週刊BCN 2005年10月24日vol.1110掲載

 「30センチと3メートル」──テレビとパソコンそれぞれの利用時の距離。「視聴と作業」、使用目的による違いである。しかし、ユーザーの利便性という視点から見れば、テレビとパソコンの融合はもはや不可避。仕事の現場では、パソコンで作業を行うのは当たり前である。クリエイティブな作業やアクティブな作業を行うには、これまで通りパソコンを使った方が便利だからだ。しかし、一般ユーザーが作業以外に、例えば自宅で「インターネット閲覧」に利用する程度ならば、複合的に拡充された製品が歓迎されるのは間違いないところだろう。実際、官民あげての試みとして、テレビを家庭内の情報端末の中核にしようという考え方もある。総務省では、自治体サービスなどをネット経由で配信し、テレビ画面で表示できるようにする、いわゆる“利活用”と呼ばれるスタイルを関連事業者の合意の下で進めているのだ。

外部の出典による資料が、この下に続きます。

--- src/rtl/button_conditioner_pkg.sv ---
// Shared definitions for the button conditioner.
//   - ch_state_e : 2-bit per-channel debounce state encoding
//   - NumBtn     : number of button channels
//   - DefDebounceCycles / DefSyncStages : default parameter values
package button_conditioner_pkg;

   localparam int unsigned NumBtn            = 3;
   localparam int unsigned DefDebounceCycles = 16;
   localparam int unsigned DefSyncStages     = 2;

   typedef enum logic [1:0] {
      StIdleLow  = 2'd0,
      StWaitHigh = 2'd1,
      StIdleHigh = 2'd2,
      StWaitLow  = 2'd3
   } ch_state_e;

endpackage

 ただし、テレビ放送とネット情報機能が本格的に“同居”することになるとしたら、いくつかの問題点が考えられる。まず、安全性の問題である。テレビとネットが融合することになれば、新たに色々なサービスも期待できるが、その一方でネット上の各種の攻撃など、さまざまなセキュリティ上の危うさが生じる。テレビの表示機能にまで影響を与えるようなウイルスがばらまかれる可能性も否めないのだ。家電メーカーや通信事業者は、こうしたリスクをあらかじめ起こり得るリスクとして対処し、テレビ上でネットサービスを受けられる環境を構築する際、システム側で悪質なウイルスをブロックする体制をきちんと整えておくといったことが必要なのは明白だ。

 もう1つは混在表示の問題。携帯電話のワンセグ放送の規格を決める際にも問題になったテレビ映像とネットの混在表示をどうするかといったこと。具体的には、情報の確実性や広告掲載などにも慎重にならねばならない。

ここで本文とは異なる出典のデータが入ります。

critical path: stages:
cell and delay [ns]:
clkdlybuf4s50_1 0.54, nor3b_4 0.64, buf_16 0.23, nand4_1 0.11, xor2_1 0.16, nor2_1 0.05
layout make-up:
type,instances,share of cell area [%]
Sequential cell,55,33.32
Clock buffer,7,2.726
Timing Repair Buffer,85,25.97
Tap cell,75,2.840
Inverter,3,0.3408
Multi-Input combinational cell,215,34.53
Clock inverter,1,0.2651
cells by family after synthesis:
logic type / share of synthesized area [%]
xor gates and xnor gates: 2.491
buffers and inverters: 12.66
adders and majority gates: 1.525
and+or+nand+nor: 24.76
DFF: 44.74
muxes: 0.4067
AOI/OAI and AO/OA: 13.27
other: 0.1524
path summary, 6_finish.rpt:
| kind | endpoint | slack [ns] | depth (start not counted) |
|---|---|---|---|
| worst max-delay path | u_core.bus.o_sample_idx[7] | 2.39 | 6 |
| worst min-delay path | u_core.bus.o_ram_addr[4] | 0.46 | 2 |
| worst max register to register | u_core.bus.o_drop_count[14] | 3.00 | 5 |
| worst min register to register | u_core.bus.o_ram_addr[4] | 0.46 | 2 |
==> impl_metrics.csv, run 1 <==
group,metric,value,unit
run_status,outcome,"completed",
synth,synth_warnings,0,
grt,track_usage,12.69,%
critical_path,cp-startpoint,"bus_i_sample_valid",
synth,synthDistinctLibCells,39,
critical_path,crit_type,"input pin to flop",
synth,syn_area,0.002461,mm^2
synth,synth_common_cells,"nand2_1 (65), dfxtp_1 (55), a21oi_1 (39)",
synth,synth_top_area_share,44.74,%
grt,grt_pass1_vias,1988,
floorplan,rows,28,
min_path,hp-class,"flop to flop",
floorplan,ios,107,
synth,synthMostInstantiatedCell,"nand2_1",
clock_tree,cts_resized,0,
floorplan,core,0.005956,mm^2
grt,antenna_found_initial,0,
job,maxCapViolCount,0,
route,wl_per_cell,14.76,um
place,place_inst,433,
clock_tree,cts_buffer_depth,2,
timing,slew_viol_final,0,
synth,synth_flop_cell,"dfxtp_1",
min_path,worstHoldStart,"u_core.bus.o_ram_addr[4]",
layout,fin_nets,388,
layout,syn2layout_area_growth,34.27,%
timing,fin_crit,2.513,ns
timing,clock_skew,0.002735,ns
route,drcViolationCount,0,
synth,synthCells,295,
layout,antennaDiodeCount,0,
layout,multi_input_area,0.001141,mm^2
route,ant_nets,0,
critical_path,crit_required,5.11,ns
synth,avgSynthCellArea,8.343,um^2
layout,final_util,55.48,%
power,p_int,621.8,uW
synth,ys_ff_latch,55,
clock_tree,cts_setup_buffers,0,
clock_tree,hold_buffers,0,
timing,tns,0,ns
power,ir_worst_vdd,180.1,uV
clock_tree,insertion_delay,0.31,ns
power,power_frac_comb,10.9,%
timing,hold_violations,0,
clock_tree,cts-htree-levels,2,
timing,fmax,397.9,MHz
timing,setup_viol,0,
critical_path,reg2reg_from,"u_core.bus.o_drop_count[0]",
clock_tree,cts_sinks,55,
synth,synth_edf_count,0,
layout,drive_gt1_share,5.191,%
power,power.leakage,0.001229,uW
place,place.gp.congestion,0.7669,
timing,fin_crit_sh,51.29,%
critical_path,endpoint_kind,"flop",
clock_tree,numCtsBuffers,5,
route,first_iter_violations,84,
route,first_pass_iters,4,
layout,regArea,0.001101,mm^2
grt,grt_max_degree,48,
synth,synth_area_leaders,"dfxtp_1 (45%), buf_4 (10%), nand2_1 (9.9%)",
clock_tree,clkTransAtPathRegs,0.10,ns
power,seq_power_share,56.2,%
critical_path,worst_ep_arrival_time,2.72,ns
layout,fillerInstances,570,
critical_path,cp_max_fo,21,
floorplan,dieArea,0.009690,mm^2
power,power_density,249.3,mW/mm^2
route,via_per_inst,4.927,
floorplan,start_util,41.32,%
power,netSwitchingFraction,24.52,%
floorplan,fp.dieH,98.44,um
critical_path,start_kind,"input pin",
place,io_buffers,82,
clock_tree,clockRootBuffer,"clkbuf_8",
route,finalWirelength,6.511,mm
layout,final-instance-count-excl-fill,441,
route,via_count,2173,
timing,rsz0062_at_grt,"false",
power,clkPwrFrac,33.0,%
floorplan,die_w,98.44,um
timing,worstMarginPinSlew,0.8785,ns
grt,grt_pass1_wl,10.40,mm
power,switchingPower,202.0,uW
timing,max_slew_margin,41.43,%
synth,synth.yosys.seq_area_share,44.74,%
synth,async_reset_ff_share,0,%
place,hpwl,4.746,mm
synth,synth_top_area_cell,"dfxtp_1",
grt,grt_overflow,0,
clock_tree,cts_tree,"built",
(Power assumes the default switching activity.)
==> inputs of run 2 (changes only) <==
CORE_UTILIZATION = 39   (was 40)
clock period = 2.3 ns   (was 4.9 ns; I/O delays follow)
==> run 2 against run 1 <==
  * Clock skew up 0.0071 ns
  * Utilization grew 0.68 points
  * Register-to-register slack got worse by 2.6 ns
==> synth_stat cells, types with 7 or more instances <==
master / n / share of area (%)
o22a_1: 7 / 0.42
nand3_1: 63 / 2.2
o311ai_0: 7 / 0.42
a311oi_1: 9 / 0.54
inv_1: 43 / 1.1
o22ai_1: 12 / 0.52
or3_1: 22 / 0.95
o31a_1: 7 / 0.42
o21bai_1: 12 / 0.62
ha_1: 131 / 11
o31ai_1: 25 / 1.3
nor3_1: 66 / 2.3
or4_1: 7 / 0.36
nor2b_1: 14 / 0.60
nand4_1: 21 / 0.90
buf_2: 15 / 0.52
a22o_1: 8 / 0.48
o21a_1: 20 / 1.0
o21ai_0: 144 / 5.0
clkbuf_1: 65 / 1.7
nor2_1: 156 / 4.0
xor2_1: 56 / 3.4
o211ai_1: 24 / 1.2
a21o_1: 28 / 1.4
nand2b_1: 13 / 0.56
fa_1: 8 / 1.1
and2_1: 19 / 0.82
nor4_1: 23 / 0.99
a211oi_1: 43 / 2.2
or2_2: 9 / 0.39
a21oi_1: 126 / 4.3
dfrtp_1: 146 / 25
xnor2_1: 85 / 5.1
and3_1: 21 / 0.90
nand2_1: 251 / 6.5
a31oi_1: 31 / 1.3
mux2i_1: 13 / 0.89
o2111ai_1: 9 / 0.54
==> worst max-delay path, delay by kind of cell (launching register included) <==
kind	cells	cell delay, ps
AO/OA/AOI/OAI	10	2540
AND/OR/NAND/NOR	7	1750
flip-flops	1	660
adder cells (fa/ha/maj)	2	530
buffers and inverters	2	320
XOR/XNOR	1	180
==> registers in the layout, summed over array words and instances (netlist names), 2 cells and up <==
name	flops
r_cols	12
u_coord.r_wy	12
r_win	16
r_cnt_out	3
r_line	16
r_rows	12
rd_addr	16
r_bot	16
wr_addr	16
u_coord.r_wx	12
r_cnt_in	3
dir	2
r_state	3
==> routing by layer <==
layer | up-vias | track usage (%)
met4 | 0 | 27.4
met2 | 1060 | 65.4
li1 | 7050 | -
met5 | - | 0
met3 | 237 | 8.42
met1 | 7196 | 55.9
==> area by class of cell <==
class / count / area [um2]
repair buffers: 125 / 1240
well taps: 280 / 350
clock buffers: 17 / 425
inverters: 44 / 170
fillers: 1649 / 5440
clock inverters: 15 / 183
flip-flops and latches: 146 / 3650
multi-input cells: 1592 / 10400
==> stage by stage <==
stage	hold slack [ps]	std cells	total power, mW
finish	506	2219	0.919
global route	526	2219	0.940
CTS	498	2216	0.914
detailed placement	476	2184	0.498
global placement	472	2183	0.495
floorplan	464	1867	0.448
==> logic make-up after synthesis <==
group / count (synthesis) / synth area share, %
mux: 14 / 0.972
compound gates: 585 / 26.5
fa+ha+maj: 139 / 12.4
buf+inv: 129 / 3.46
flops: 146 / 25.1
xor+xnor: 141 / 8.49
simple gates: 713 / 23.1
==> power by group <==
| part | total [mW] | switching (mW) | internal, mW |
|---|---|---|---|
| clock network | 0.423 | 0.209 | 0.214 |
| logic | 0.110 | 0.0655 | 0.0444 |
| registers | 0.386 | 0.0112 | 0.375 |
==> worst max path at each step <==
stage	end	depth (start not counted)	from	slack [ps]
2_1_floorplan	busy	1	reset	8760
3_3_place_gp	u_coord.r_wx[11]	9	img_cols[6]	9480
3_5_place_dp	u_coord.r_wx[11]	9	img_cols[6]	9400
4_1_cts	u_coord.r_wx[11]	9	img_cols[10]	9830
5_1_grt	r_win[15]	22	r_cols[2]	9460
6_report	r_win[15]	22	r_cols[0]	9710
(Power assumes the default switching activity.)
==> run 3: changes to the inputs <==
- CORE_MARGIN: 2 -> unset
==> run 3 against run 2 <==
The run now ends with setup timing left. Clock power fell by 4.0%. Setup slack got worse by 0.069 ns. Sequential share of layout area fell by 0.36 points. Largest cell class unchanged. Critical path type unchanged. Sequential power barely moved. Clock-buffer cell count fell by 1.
### src/rtl/tick_prescaler.sv
// Divides enabled cycles by PRESCALE; tick is decoded from the register.
// clr returns the divider to zero without producing a tick.
module tick_prescaler #(
  parameter int PRESCALE = 4,
  parameter int PS_W     = $clog2(PRESCALE + 1)
) (
  input  logic clk,
  input  logic rst,
  input  logic clr,
  input  logic en,
  output logic tick
);

  logic [PS_W-1:0] ps;

  assign tick = en && (ps == PS_W'(PRESCALE - 1));

  always_ff @(posedge clk) begin
    if (rst || clr) begin
      ps <= '0;
    end else if (en) begin
      if (tick) ps <= '0;
      else      ps <= ps + 1'b1;
    end
  end

endmodule

### src/rtl/synch_downcounter.sv
// Prescaled loadable down-counter with tc pulse and LED toggle.
// Define SYNCH_DOWNCOUNTER_ONESHOT_EN to stop in DONE instead of reloading.
module synch_downcounter
  import synch_counter_pkg::*;
#(
  parameter int WIDTH    = DEF_WIDTH,
  parameter int PRESCALE = DEF_PRESCALE,
  parameter int PS_W     = $clog2(PRESCALE + 1)
) (
  input  logic             clk,
  input  logic             rst,
  input  logic             en,
  input  logic             load,
  input  logic [WIDTH-1:0] load_val,
  output logic [WIDTH-1:0] count,
  output logic             tc,
  output logic             led,
  output logic             busy
);

  state_t           state, state_n;
  logic [WIDTH-1:0] reload, reload_n, count_n;
  logic             tc_n, led_n, tick;

  // Load clears the divider and pre-empts any tick in the same cycle.
  tick_prescaler #(
    .PRESCALE (PRESCALE),
    .PS_W     (PS_W)
  ) u_ps (
    .clk  (clk),
    .rst  (rst),
    .clr  (load),
    .en   (en && !load && (state == ST_RUN)),
    .tick (tick)
  );

  always_comb begin
    state_n  = state;
    count_n  = count;
    reload_n = reload;
    tc_n     = 1'b0;
    led_n    = led;
    if (load) begin
      count_n  = load_val;
      reload_n = load_val;
      state_n  = ST_IDLE;
    end else begin
      unique case (state)
        ST_IDLE: if (en) state_n = ST_RUN;
        ST_RUN: begin
          if (tick) begin
            if (count != '0) begin
              count_n = count - 1'b1;
            end else begin
              tc_n = 1'b1;
`ifdef SYNCH_DOWNCOUNTER_ONESHOT_EN
              state_n = ST_DONE;
              led_n   = 1'b1;
`else
              count_n = reload;
              led_n   = ~led;
`endif
            end
          end
        end
`ifdef SYNCH_DOWNCOUNTER_ONESHOT_EN
        ST_DONE: state_n = ST_DONE;
`endif
        default: state_n = ST_IDLE;
      endcase
    end
  end

  always_ff @(posedge clk) begin
    if (rst) begin
      state  <= ST_IDLE;
      count  <= '1;
      reload <= '1;
      tc     <= 1'b0;
      led    <= 1'b0;
      busy   <= 1'b0;
    end else begin
      state  <= state_n;
      count  <= count_n;
      reload <= reload_n;
      tc     <= tc_n;
      led    <= led_n;
      busy   <= (state_n == ST_RUN);
    end
  end

endmodule
File: src/rtl/weight_load_ctrl.sv
// Weight load sequencer: streams F*F weights into a PE row array in row-major order.
// Optional running checksum output is enabled by defining WLC_CHECKSUM_EN.
module weight_load_ctrl #(
  parameter int unsigned DATA_WIDTH       = 16,
  parameter int unsigned MAX_FILTER_WIDTH = 11,
  localparam int unsigned LOG_MFW         = $clog2(MAX_FILTER_WIDTH)
) (
  input  logic                  clk,
  input  logic                  reset,
  input  logic                  i_start,
  input  logic                  i_abort,
  input  logic [LOG_MFW:0]      i_filter_width,
  input  logic [DATA_WIDTH-1:0] i_s_weight_data,
  input  logic                  i_s_weight_valid,
  output logic                  o_s_weight_ready,
  output logic [DATA_WIDTH-1:0] o_weight_data,
  output logic                  o_weight_valid,
  output logic [LOG_MFW:0]      o_wr_w_row_ptr,
  output logic [LOG_MFW:0]      o_wr_w_col_ptr,
  output logic                  o_busy,
  output logic                  o_done,
  output logic                  o_cfg_err
`ifdef WLC_CHECKSUM_EN
  ,
  output logic [DATA_WIDTH-1:0] o_checksum
`endif
);

  typedef enum logic [0:0] {StIdle, StLoad} state_e;

  localparam logic [LOG_MFW:0] MaxF = (LOG_MFW + 1)'(MAX_FILTER_WIDTH);
  localparam logic [LOG_MFW:0] One  = (LOG_MFW + 1)'(1);

  state_e                state_q, state_d;
  logic [LOG_MFW:0]      f_q, f_d;
  logic [LOG_MFW:0]      row_q, row_d;
  logic [LOG_MFW:0]      col_q, col_d;
  logic [DATA_WIDTH-1:0] wdata_q, wdata_d;
  logic                  wvalid_q, wvalid_d;
  logic [LOG_MFW:0]      rptr_q, rptr_d;
  logic [LOG_MFW:0]      cptr_q, cptr_d;
  logic                  done_q, done_d;
  logic                  cfg_err_q, cfg_err_d;

  logic [LOG_MFW:0] f_last;
  logic             start_ok;
  logic             start_acc;
  logic             beat;

  assign f_last    = f_q - One;
  assign start_ok  = (i_filter_width != '0) && (i_filter_width <= MaxF);
  assign start_acc = (state_q == StIdle) && i_start && start_ok && !i_abort;
  assign beat      = (state_q == StLoad) && i_s_weight_valid && !i_abort;

  always_comb begin
    state_d   = state_q;
    f_d       = f_q;
    row_d     = row_q;
    col_d     = col_q;
    wdata_d   = wdata_q;
    rptr_d    = rptr_q;
    cptr_d    = cptr_q;
    wvalid_d  = 1'b0;
    done_d    = 1'b0;
    cfg_err_d = 1'b0;

    if (i_abort) begin
      // Abort beats both a start and a same-cycle beat; pointers simply hold.
      state_d = StIdle;
      row_d   = '0;
      col_d   = '0;
    end else begin
      unique case (state_q)
        StIdle: begin
          if (i_start) begin
            if (start_ok) begin
              state_d = StLoad;
              f_d     = i_filter_width;
              row_d   = '0;
              col_d   = '0;
            end else begin
              cfg_err_d = 1'b1;
            end
          end
        end
        StLoad: begin
          if (i_s_weight_valid) begin
            wvalid_d = 1'b1;
            wdata_d  = i_s_weight_data;
            rptr_d   = row_q;
            cptr_d   = col_q;
            if (col_q == f_last) begin
              col_d = '0;
              if (row_q == f_last) begin
                row_d   = '0;
                state_d = StIdle;
                done_d  = 1'b1;
              end else begin
                row_d = row_q + One;
              end
            end else begin
              col_d = col_q + One;
            end
          end
        end
        default: state_d = StIdle;
      endcase
    end
  end

  always_ff @(posedge clk or negedge reset) begin
    if (!reset) begin
      state_q   <= StIdle;
      f_q       <= '0;
      row_q     <= '0;
      col_q     <= '0;
      wdata_q   <= '0;
      wvalid_q  <= 1'b0;
      rptr_q    <= '0;
      cptr_q    <= '0;
      done_q    <= 1'b0;
      cfg_err_q <= 1'b0;
    end else begin
      state_q   <= state_d;
      f_q       <= f_d;
      row_q     <= row_d;
      col_q     <= col_d;
      wdata_q   <= wdata_d;
      wvalid_q  <= wvalid_d;
      rptr_q    <= rptr_d;
      cptr_q    <= cptr_d;
      done_q    <= done_d;
      cfg_err_q <= cfg_err_d;
    end
  end

  assign o_s_weight_ready = (state_q == StLoad);
  assign o_busy           = (state_q == StLoad);
  assign o_weight_data    = wdata_q;
  assign o_weight_valid   = wvalid_q;
  assign o_wr_w_row_ptr   = rptr_q;
  assign o_wr_w_col_ptr   = cptr_q;
  assign o_done           = done_q;
  assign o_cfg_err        = cfg_err_q;

`ifdef WLC_CHECKSUM_EN
  logic [DATA_WIDTH-1:0] sum_q, sum_d;

  always_comb begin
    sum_d = sum_q;
    if (i_abort || start_acc) begin
      sum_d = '0;
    end else if (beat) begin
      sum_d = sum_q + i_s_weight_data;
    end
  end

  always_ff @(posedge clk or negedge reset) begin
    if (!reset) begin
      sum_q <= '0;
    end else begin
      sum_q <= sum_d;
    end
  end

  assign o_checksum = sum_q;
`else
  // Checksum path absent in this build; start_acc and beat only feed it.
  logic unused_sum;
  assign unused_sum = start_acc ^ beat;
`endif

endmodule
$ cat src/rtl/hazard_sequencer.sv
// Stall/flush controller for the 5-stage pipeline: load-use stalls, branch redirects and
// data-memory freezes, with saturating perf counters and a sticky memory-timeout flag.
module hazard_sequencer #(
  parameter int unsigned CNT_W       = 16,
  parameter int unsigned MEM_TIMEOUT = 16
) (
  input  logic             clk,
  input  logic             reset,
  input  logic [4:0]       id_rs1,
  input  logic [4:0]       id_rs2,
  input  logic             id_uses_rs1,
  input  logic             id_uses_rs2,
  input  logic [4:0]       ex_rd,
  input  logic             ex_mem_read,
  input  logic             mem_branch_taken,
  input  logic             dmem_busy,
  output logic             pc_write,
  output logic             pc_sel_branch,
  output logic             ifid_write,
  output logic             ifid_flush,
  output logic             idex_bubble,
  output logic             idex_hold,
  output logic             exmem_flush,
  output logic             exmem_hold,
  output logic             mem_wait,
  output logic [CNT_W-1:0] stall_cycles,
  output logic [CNT_W-1:0] flush_events,
  output logic             mem_timeout
);

  localparam int unsigned WaitW = $clog2(MEM_TIMEOUT) + 1;
  localparam logic [WaitW-1:0] WaitMax  = WaitW'(MEM_TIMEOUT);
  localparam logic [WaitW-1:0] WaitLast = WaitW'(MEM_TIMEOUT - 1);
  localparam logic [CNT_W-1:0] CntMax   = {CNT_W{1'b1}};

  localparam logic [0:0] StRun     = 1'b0;
  localparam logic [0:0] StMemWait = 1'b1;

  logic [0:0]       state_q, state_d;
  logic [WaitW-1:0] wait_cnt_q, wait_cnt_d;
  logic [CNT_W-1:0] stall_cycles_q, stall_cycles_d;
  logic [CNT_W-1:0] flush_events_q, flush_events_d;
  logic             mem_timeout_q, mem_timeout_d;
  logic             load_use;

  assign load_use = ex_mem_read && (ex_rd != 5'd0) &&
                    ((id_uses_rs1 && (id_rs1 == ex_rd)) ||
                     (id_uses_rs2 && (id_rs2 == ex_rd)));

  // Priority: freeze > redirect > load-use stall > normal. Reset forces normal values.
  always_comb begin
    pc_write      = 1'b1;
    pc_sel_branch = 1'b0;
    ifid_write    = 1'b1;
    ifid_flush    = 1'b0;
    idex_bubble   = 1'b0;
    idex_hold     = 1'b0;
    exmem_flush   = 1'b0;
    exmem_hold    = 1'b0;
    if (!reset) begin
      if (dmem_busy) begin
        pc_write   = 1'b0;
        ifid_write = 1'b0;
        idex_hold  = 1'b1;
        exmem_hold = 1'b1;
      end else if (mem_branch_taken) begin
        pc_sel_branch = 1'b1;
        ifid_flush    = 1'b1;
        idex_bubble   = 1'b1;
        exmem_flush   = 1'b1;
      end else if (load_use) begin
        pc_write    = 1'b0;
        ifid_write  = 1'b0;
        idex_bubble = 1'b1;
      end
    end
  end

  always_comb begin
    state_d        = dmem_busy ? StMemWait : StRun;
    wait_cnt_d     = '0;
    if (dmem_busy) begin
      wait_cnt_d = (wait_cnt_q == WaitMax) ? wait_cnt_q : wait_cnt_q + 1'b1;
    end
    mem_timeout_d  = mem_timeout_q || (dmem_busy && (wait_cnt_q == WaitLast));
    stall_cycles_d = stall_cycles_q;
    if (!pc_write && (stall_cycles_q != CntMax)) begin
      stall_cycles_d = stall_cycles_q + 1'b1;
    end
    flush_events_d = flush_events_q;
    if (pc_sel_branch && (flush_events_q != CntMax)) begin
      flush_events_d = flush_events_q + 1'b1;
    end
  end

  always_ff @(posedge clk or posedge reset) begin
    if (reset) begin
      state_q        <= StRun;
      wait_cnt_q     <= '0;
      stall_cycles_q <= '0;
      flush_events_q <= '0;
      mem_timeout_q  <= 1'b0;
    end else begin
      state_q        <= state_d;
      wait_cnt_q     <= wait_cnt_d;
      stall_cycles_q <= stall_cycles_d;
      flush_events_q <= flush_events_d;
      mem_timeout_q  <= mem_timeout_d;
    end
  end

  assign mem_wait     = (state_q == StMemWait);
  assign stall_cycles = stall_cycles_q;
  assign flush_events = flush_events_q;
  assign mem_timeout  = mem_timeout_q;

endmodule
<file path="src/rtl/lpe_column_collector.sv">
// Collects one packet of per-PE results from the bottom of a PE column, reorders
// them by PE index and streams them out as a single AXI-Stream packet.
module lpe_column_collector #(
    parameter int PE_NUMBER_J    = 4,
    parameter int U_D_WIDTH      = 16,
    parameter int RSLT_WIDTH     = 16,
    parameter int USER_WIDTH     = 8,
    parameter int OP1_USER_MASK  = 1 << (USER_WIDTH - 2),
    parameter int RSLT_USER_MASK = 1 << (USER_WIDTH - 1)
) (
    input  logic                  clk,
    input  logic                  rst_n,
    input  logic [U_D_WIDTH-1:0]  s_axis_tdata,
    input  logic                  s_axis_tvalid,
    output logic                  s_axis_tready,
    input  logic                  s_axis_tlast,
    input  logic [USER_WIDTH-1:0] s_axis_tuser,
    output logic [RSLT_WIDTH-1:0] m_axis_tdata,
    output logic                  m_axis_tvalid,
    input  logic                  m_axis_tready,
    output logic                  m_axis_tlast,
    output logic                  busy,
    output logic                  err_user_flag,
    output logic                  err_index,
    output logic                  err_duplicate,
    output logic                  err_missing
);

    localparam int IDX_W = (PE_NUMBER_J > 1) ? $clog2(PE_NUMBER_J) : 1;
    localparam logic [IDX_W:0]          NUM_EXT   = (IDX_W + 1)'(PE_NUMBER_J);
    localparam logic [IDX_W-1:0]        LAST_IDX  = IDX_W'(PE_NUMBER_J - 1);
    localparam logic [USER_WIDTH-1:0]   RSLT_MASK = USER_WIDTH'(RSLT_USER_MASK);
    localparam logic [USER_WIDTH-1:0]   OP1_MASK  = USER_WIDTH'(OP1_USER_MASK);

    typedef enum logic {COLLECT = 1'b0, DRAIN = 1'b1} state_e;

    state_e                  state_q, state_d;
    logic [PE_NUMBER_J-1:0]  valid_q, valid_d;
    logic [IDX_W-1:0]        rd_ptr_q, rd_ptr_d;
    logic [RSLT_WIDTH-1:0]   buf_q [PE_NUMBER_J];
    logic                    wr_en;
    logic                    err_user_d, err_index_d, err_dup_d, err_miss_d;

    logic             beat_acc;
    logic             is_rslt;
    logic             is_op1;
    logic [IDX_W-1:0] idx;
    logic             idx_ok;
    logic             rd_last;

    assign beat_acc = s_axis_tvalid & s_axis_tready;
    assign is_rslt  = |(s_axis_tuser & RSLT_MASK);
    assign is_op1   = |(s_axis_tuser & OP1_MASK);
    assign idx      = s_axis_tuser[IDX_W-1:0];
    assign idx_ok   = ({1'b0, idx} < NUM_EXT);
    assign rd_last  = (rd_ptr_q == LAST_IDX);

    // Ready is gated by rst_n so the upstream sees 0 for the whole reset window.
    assign s_axis_tready = rst_n & (state_q == COLLECT);
    assign m_axis_tvalid = (state_q == DRAIN);
    assign m_axis_tlast  = m_axis_tvalid & rd_last;
    assign m_axis_tdata  = (m_axis_tvalid & valid_q[rd_ptr_q]) ? buf_q[rd_ptr_q] : '0;
    assign busy          = (state_q == DRAIN);

    always_comb begin
        state_d     = state_q;
        valid_d     = valid_q;
        rd_ptr_d    = rd_ptr_q;
        wr_en       = 1'b0;
        err_user_d  = 1'b0;
        err_index_d = 1'b0;
        err_dup_d   = 1'b0;
        err_miss_d  = 1'b0;
        case (state_q)
            COLLECT: begin
                if (beat_acc) begin
                    if (is_rslt) begin
                        if (!idx_ok) begin
                            err_index_d = 1'b1;
                        end else if (valid_q[idx]) begin
                            err_dup_d = 1'b1;
                        end else begin
                            wr_en        = 1'b1;
                            valid_d[idx] = 1'b1;
                        end
                        // Missing check sees this beat's own store.
                        if (s_axis_tlast) begin
                            state_d = DRAIN;
                            if (!(&valid_d)) err_miss_d = 1'b1;
                            if (idx != LAST_IDX) err_index_d = 1'b1;
                        end
                    end else if (!is_op1) begin
                        err_user_d = 1'b1;
                    end
                end
            end
            DRAIN: begin
                if (m_axis_tready) begin
                    if (rd_last) begin
                        valid_d  = '0;
                        rd_ptr_d = '0;
                        state_d  = COLLECT;
                    end else begin
                        rd_ptr_d = rd_ptr_q + IDX_W'(1);
                    end
                end
            end
            default: state_d = COLLECT;
        endcase
    end

    always_ff @(posedge clk or negedge rst_n) begin
        if (!rst_n) begin
            state_q       <= COLLECT;
            valid_q       <= '0;
            rd_ptr_q      <= '0;
            err_user_flag <= 1'b0;
            err_index     <= 1'b0;
            err_duplicate <= 1'b0;
            err_missing   <= 1'b0;
        end else begin
            state_q       <= state_d;
            valid_q       <= valid_d;
            rd_ptr_q      <= rd_ptr_d;
            err_user_flag <= err_user_d;
            err_index     <= err_index_d;
            err_duplicate <= err_dup_d;
            err_missing   <= err_miss_d;
        end
    end

    // Payload storage needs no reset; the valid bits qualify every read.
    always_ff @(posedge clk) begin
        if (wr_en) buf_q[idx] <= s_axis_tdata[RSLT_WIDTH-1:0];
    end

endmodule

</file>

 こうした問題以外にも克服すべき課題を数えればきりがないが、ハードとしてのテレビ受信機においても、放送局やキャリアなどで、テレビとネットの融合は進んでいくことになる。状況が一変する速さも尋常ではない。

 実際にテレビ画面上でのネット利用が進めば、パソコンとはまったく違う形でのコンテンツのあり方も提案されてくることになるだろう。いつまでも既存の常識の中に捉われていては、開かれていく(であろう)家電の未来が見えてこなくなってしまうかもしれない。